**src/rtl/cmd_consts.svh**
```systemverilog
// constants of the command interpreter: codes, lengths, limits, defaults
// assumes inclusion by bare name from every rtl file that needs them
`ifndef CMD_CONSTS_SVH
`define CMD_CONSTS_SVH

// ----------------------------------------
// framing
// ----------------------------------------
`define SOF        8'h02
`define REPLY_BIT  8'h40
`define LEN_NONE   8'h00
`define LEN_ONE    8'h01

// ----------------------------------------
// command codes
// ----------------------------------------
`define Q_VERSION  8'h0C
`define Q_IDENT    8'h0B
`define Q_SRST     8'h05
`define Q_RSSI     8'h0D
`define Q_LOADER   8'h12
`define Q_OPMODE   8'h28
`define Q_CHAN     8'h20
`define Q_ADDR     8'h21
`define Q_SUBNET   8'h22
`define Q_POWER    8'h23
`define IND_STATE  8'hC0

// ----------------------------------------
// answer lengths and values
// ----------------------------------------
`define LEN_VERSION 3'h3
`define LEN_IDENT   3'h4
`define LEN_STATUS  3'h1
`define ST_OK       8'h00
`define ST_ERR      8'h01
`define MODE_LP     8'h01

// ----------------------------------------
// limits and reset values
// ----------------------------------------
`define CHAN_MAX   8'h13
`define ADDR_MAX   8'hFE
`define POWER_MAX  8'h0A
`define DEF_CHAN   8'h06
`define DEF_ADDR   8'h00
`define DEF_SUBNET 8'h01
`define DEF_POWER  8'h05
`define RSSI_NONE  8'h00

// ----------------------------------------
// identity, values arbitrary
// ----------------------------------------
`define VER_MAJOR  8'h01
`define VER_MINOR  8'h00
`define VER_REV    8'h00
`define PRODUCT_ID 8'h5A
`define SERIAL_NO  24'h00_0001

`endif

```
**src/rtl/cmd_pkg.sv**
```systemverilog
// types shared by the command interpreter and its frame sender
// assumes nothing beyond a SystemVerilog compiler
package cmd_pkg;

	// ----------------------------------------
	// frame to send
	// ----------------------------------------
	typedef struct packed {
		logic [7:0]      cmd;
		logic [2:0]      len;
		logic [3:0][7:0] pay;
	} txreq_t;

	// ----------------------------------------
	// state machines
	// ----------------------------------------
	typedef enum logic [2:0] {R_IDLE, R_CMD, R_LEN, R_PAY, R_CS} rx_st_t;
	typedef enum logic [1:0] {PH_RUN, PH_SRST, PH_LOAD, PH_BOOT} phase_t;

	typedef struct packed {
		rx_st_t     rs;
		logic [7:0] cmd;
		logic [7:0] len;
		logic [7:0] cnt;
		logic [7:0] pay;
		logic [7:0] acc;
		logic       pend;
		phase_t     ph;
		logic       txw;
		logic       ind;
		logic [7:0] chan;
		logic [7:0] addr;
		logic [7:0] sub;
		logic [7:0] pwr;
		logic       lp;
		logic       boot;
		logic [7:0] rssi;
		logic       st;
		txreq_t     tx;
	} main_st_t;

	typedef struct packed {
		logic       busy;
		logic       valid;
		logic [2:0] idx;
		logic [7:0] data;
		logic       done;
		txreq_t     req;
	} ftx_st_t;

endpackage : cmd_pkg

```
**src/rtl/tx_if.sv**
```systemverilog
// request path from the interpreter to the frame sender
// assumes both ends share one clock
interface tx_if;
	logic            start;
	cmd_pkg::txreq_t req;
	logic            busy;
	logic            done;

	modport src (output start, output req, input busy, input done);
	modport snk (input start, input req, output busy, output done);
endinterface : tx_if

```
**src/rtl/frame_tx.sv**
```systemverilog
// frame sender: start byte, command, length, payload, check byte
// assumes a byte sink taking a byte on valid and ready both high
`include "cmd_consts.svh"

module frame_tx (
	input  wire logic  sys_clk_i,
	input  wire logic  sys_rst_i,
	input  wire logic  ce_i,
	tx_if.snk          t,
	input  wire logic  tx_ready_i,
	output logic       tx_valid_o,
	output logic [7:0] tx_byte_o
);
	cmd_pkg::ftx_st_t q;
	cmd_pkg::ftx_st_t d;

	// ----------------------------------------
	// byte helpers
	// ----------------------------------------
	function automatic logic [7:0] chk(input cmd_pkg::txreq_t r);
		logic [7:0] a;
		a = `SOF ^ r.cmd ^ {5'h00, r.len};
		for (int i = 0; i < 4; i++) begin
			if (3'(i) < r.len) a = a ^ r.pay[i];
		end
		return a;
	endfunction : chk

	function automatic logic [7:0] byte_at(input cmd_pkg::txreq_t r, input logic [2:0] ix);
		logic [2:0] k;
		k = ix - 3'h3;
		case (ix)
			3'h0: byte_at = `SOF;
			3'h1: byte_at = r.cmd;
			3'h2: byte_at = {5'h00, r.len};
			default: byte_at = (k < r.len) ? r.pay[k[1:0]] : chk(r);
		endcase
	endfunction : byte_at

	// ----------------------------------------
	// sequencer
	// ----------------------------------------
	always_comb begin
		d = q;
		d.done = 1'b0;
		if (t.start && !q.busy) begin
			d.busy  = 1'b1;
			d.valid = 1'b1;
			d.req   = t.req;
			d.idx   = 3'h0;
			d.data  = `SOF;
		end else if (q.valid && tx_ready_i) begin
			if (q.idx == 3'(q.req.len + 3'h3)) begin
				d.valid = 1'b0;
				d.busy  = 1'b0;
				d.done  = 1'b1;
			end else begin
				d.idx  = q.idx + 3'h1;
				d.data = byte_at(q.req, q.idx + 3'h1);
			end
		end
	end

	always_ff @(posedge sys_clk_i or posedge sys_rst_i) begin
		if (sys_rst_i) q <= '0;
		else if (ce_i) q <= d;
	end

	assign t.busy     = q.busy;
	assign t.done     = q.done;
	assign tx_valid_o = q.valid;
	assign tx_byte_o  = q.data;
endmodule : frame_tx

```
**src/rtl/cmd_interp.sv**
```systemverilog
// command interpreter: parses request frames, answers, keeps volatile settings
// assumes byte streams in and out synchronous to sys_clk_i, 10 MHz
//
// How it works
// - frames are start 0x02, command, length, payload, check byte
// - check byte is xor of all earlier frame bytes from start
// - version query answers major, minor, revision
// - identity query answers product identifier then serial, MSB first
// - soft reset answers first, resets only after answer is sent
// - soft reset restores all volatile settings to defaults
// - state indication sent after soft reset and after power-up
// - state indication on entering or leaving low-power mode
// - signal-strength query answers stored last-packet strength
// - strength byte means dBm = -120 + 8 * value
// - strength reads zero until a packet arrives
// - loader request answers, then enters the firmware loader
// - only the hardware reset leaves the loader
// - operating-mode request 0x01 enters low power, answers status 0x01
// - channel request sets channel 0x00 to 0x13, answers status
// - source address request sets 0x00 to 0xFE, answers status
// - subnet request sets subnet, answers status
// - power request sets level 0x00 to 0x0A, answers status
`include "cmd_consts.svh"

module cmd_interp (
	input  wire logic  sys_clk_i,
	input  wire logic  sys_rst_i,
	input  wire logic  ce_i,
	input  wire logic  rx_valid_i,
	input  wire logic  [7:0] rx_byte_i,
	input  wire logic  tx_ready_i,
	output logic       tx_valid_o,
	output logic [7:0] tx_byte_o,
	input  wire logic  rssi_valid_i,
	input  wire logic  [7:0] rssi_i,
	input  wire logic  wake_i,
	output logic [7:0] channel_o,
	output logic [7:0] src_addr_o,
	output logic [7:0] subnet_o,
	output logic [7:0] power_o,
	output logic       low_power_mode_o,
	output logic       loader_o
);
	localparam logic [23:0] SERIAL = `SERIAL_NO;

	cmd_pkg::main_st_t q;
	cmd_pkg::main_st_t d;
	tx_if              t ();
	logic              free;
	logic              go;
	logic              rx_en;

	// ----------------------------------------
	// helpers
	// ----------------------------------------
	function automatic cmd_pkg::txreq_t mk(input logic [7:0] c, input logic [2:0] l,
		input logic [31:0] p);
		mk.cmd = c;
		mk.len = l;
		mk.pay = p;
	endfunction : mk

	function automatic logic [31:0] status(input logic bad);
		return {24'h00_0000, bad ? `ST_ERR : `ST_OK};
	endfunction : status

	function automatic logic subnet_bad(input logic [7:0] s);
		case (s)
			8'h00, 8'h30, 8'h33, 8'h63, 8'h66, 8'h92, 8'h99, 8'hCC: subnet_bad = 1'b1;
			default: subnet_bad = 1'b0;
		endcase
	endfunction : subnet_bad

	// ----------------------------------------
	// frame sender
	// ----------------------------------------
	frame_tx u_tx (
		.sys_clk_i  (sys_clk_i),
		.sys_rst_i  (sys_rst_i),
		.ce_i       (ce_i),
		.t          (t.snk),
		.tx_ready_i (tx_ready_i),
		.tx_valid_o (tx_valid_o),
		.tx_byte_o  (tx_byte_o)
	);

	assign t.start = q.st;
	assign t.req   = q.tx;

	assign free  = !q.txw && !t.busy && !q.st;
	assign go    = ce_i && free && q.pend && q.ph == cmd_pkg::PH_RUN;
	assign rx_en = ce_i && rx_valid_i && q.ph == cmd_pkg::PH_RUN && !q.lp;

	// ----------------------------------------
	// next state
	// ----------------------------------------
	always_comb begin
		logic            send;
		logic            bad;
		logic [7:0]      rc;
		cmd_pkg::txreq_t r;
		send = 1'b0;
		bad  = 1'b0;
		rc   = q.cmd | `REPLY_BIT;
		r    = q.tx;
		d    = q;
		d.st = 1'b0;
		if (t.done) d.txw = 1'b0;

		// stored strength of the last packet, zero from start-up
		if (rssi_valid_i) d.rssi = rssi_i;

		// cleared before the parser, so a frame ending now stays pending
		if (go) d.pend = 1'b0;

		// receive parser
		if (rx_en) begin
			case (q.rs)
				cmd_pkg::R_IDLE: begin
					if (rx_byte_i == `SOF) begin
						d.rs  = cmd_pkg::R_CMD;
						d.acc = `SOF;
					end
				end
				cmd_pkg::R_CMD: begin
					d.cmd = rx_byte_i;
					d.acc = q.acc ^ rx_byte_i;
					d.rs  = cmd_pkg::R_LEN;
				end
				cmd_pkg::R_LEN: begin
					d.len = rx_byte_i;
					d.cnt = 8'h00;
					d.acc = q.acc ^ rx_byte_i;
					d.rs  = (rx_byte_i == `LEN_NONE) ? cmd_pkg::R_CS : cmd_pkg::R_PAY;
				end
				cmd_pkg::R_PAY: begin
					if (q.cnt == 8'h00) d.pay = rx_byte_i;
					d.acc = q.acc ^ rx_byte_i;
					d.cnt = q.cnt + 8'h01;
					if (q.cnt + 8'h01 == q.len) d.rs = cmd_pkg::R_CS;
				end
				cmd_pkg::R_CS: begin
					d.rs = cmd_pkg::R_IDLE;
					if (rx_byte_i == q.acc) d.pend = 1'b1;
				end
				default: d.rs = cmd_pkg::R_IDLE;
			endcase
		end

		// request execution
		if (go) begin
			case (q.cmd)
				`Q_VERSION: begin
					if (q.len == `LEN_NONE) begin
						send = 1'b1;
						r = mk(rc, `LEN_VERSION, {8'h00, `VER_REV, `VER_MINOR, `VER_MAJOR});
					end
				end
				`Q_IDENT: begin
					if (q.len == `LEN_NONE) begin
						send = 1'b1;
						r = mk(rc, `LEN_IDENT,
							{SERIAL[7:0], SERIAL[15:8], SERIAL[23:16], `PRODUCT_ID});
					end
				end
				`Q_SRST: begin
					if (q.len == `LEN_NONE) begin
						send = 1'b1;
						r    = mk(rc, `LEN_STATUS, status(1'b0));
						d.ph = cmd_pkg::PH_SRST;
					end
				end
				`Q_RSSI: begin
					if (q.len == `LEN_NONE) begin
						send = 1'b1;
						r = mk(rc, `LEN_STATUS, {24'h00_0000, q.rssi});
					end
				end
				`Q_LOADER: begin
					if (q.len == `LEN_NONE) begin
						send = 1'b1;
						r    = mk(rc, `LEN_STATUS, status(1'b0));
						d.ph = cmd_pkg::PH_LOAD;
					end
				end
				`Q_OPMODE: begin
					if (q.len == `LEN_ONE && q.pay == `MODE_LP) begin
						send  = 1'b1;
						d.lp  = 1'b1;
						d.ind = 1'b1;
						r     = mk(rc, `LEN_STATUS, {24'h00_0000, `MODE_LP});
					end
				end
				`Q_CHAN: begin
					if (q.len == `LEN_ONE) begin
						bad  = q.pay > `CHAN_MAX;
						send = 1'b1;
						r    = mk(rc, `LEN_STATUS, status(bad));
						if (!bad) d.chan = q.pay;
					end
				end
				`Q_ADDR: begin
					if (q.len == `LEN_ONE) begin
						bad  = q.pay > `ADDR_MAX;
						send = 1'b1;
						r    = mk(rc, `LEN_STATUS, status(bad));
						if (!bad) d.addr = q.pay;
					end
				end
				`Q_SUBNET: begin
					if (q.len == `LEN_ONE) begin
						bad  = subnet_bad(q.pay);
						send = 1'b1;
						r    = mk(rc, `LEN_STATUS, status(bad));
						if (!bad) d.sub = q.pay;
					end
				end
				`Q_POWER: begin
					if (q.len == `LEN_ONE) begin
						bad  = q.pay > `POWER_MAX;
						send = 1'b1;
						r    = mk(rc, `LEN_STATUS, status(bad));
						if (!bad) d.pwr = q.pay;
					end
				end
				default: send = 1'b0;
			endcase
		end else if (ce_i && free && q.ind && q.ph == cmd_pkg::PH_RUN) begin
			// owed indication, after any answer
			send  = 1'b1;
			d.ind = 1'b0;
			r     = mk(`IND_STATE, `LEN_STATUS, {24'h00_0000, 7'h00, q.lp});
		end

		// wake from low power, after the send so a new owed indication wins
		if (ce_i && wake_i && q.lp && q.ph == cmd_pkg::PH_RUN) begin
			d.lp  = 1'b0;
			d.ind = 1'b1;
		end

		if (send) begin
			d.st  = 1'b1;
			d.txw = 1'b1;
			d.tx  = r;
		end

		// after the answer has gone out
		if (ce_i && t.done) begin
			case (q.ph)
				cmd_pkg::PH_SRST: begin
					d.ph   = cmd_pkg::PH_RUN;
					d.chan = `DEF_CHAN;
					d.addr = `DEF_ADDR;
					d.sub  = `DEF_SUBNET;
					d.pwr  = `DEF_POWER;
					d.lp   = 1'b0;
					d.rssi = `RSSI_NONE;
					d.rs   = cmd_pkg::R_IDLE;
					d.pend = 1'b0;
					d.ind  = 1'b1;
				end
				cmd_pkg::PH_LOAD: begin
					d.ph   = cmd_pkg::PH_BOOT;
					d.boot = 1'b1;
					d.pend = 1'b0;
					d.ind  = 1'b0;
				end
				default: d.ph = q.ph;
			endcase
		end
	end

	// ----------------------------------------
	// state register
	// ----------------------------------------
	always_ff @(posedge sys_clk_i or posedge sys_rst_i) begin
		if (sys_rst_i) begin
			q      <= '0;
			q.chan <= `DEF_CHAN;
			q.addr <= `DEF_ADDR;
			q.sub  <= `DEF_SUBNET;
			q.pwr  <= `DEF_POWER;
			q.rssi <= `RSSI_NONE;
			q.ind  <= 1'b1;
		end else if (ce_i) begin
			q <= d;
		end
	end

	assign channel_o        = q.chan;
	assign src_addr_o       = q.addr;
	assign subnet_o         = q.sub;
	assign power_o          = q.pwr;
	assign low_power_mode_o = q.lp;
	assign loader_o         = q.boot;
endmodule : cmd_interp

```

Task objective:
Using the listing above, show each line with the word "data" in it.

Exercise response:
		logic [7:0] data;
			d.data  = `SOF;
				d.data = byte_at(q.req, q.idx + 3'h1);
	assign tx_byte_o  = q.data;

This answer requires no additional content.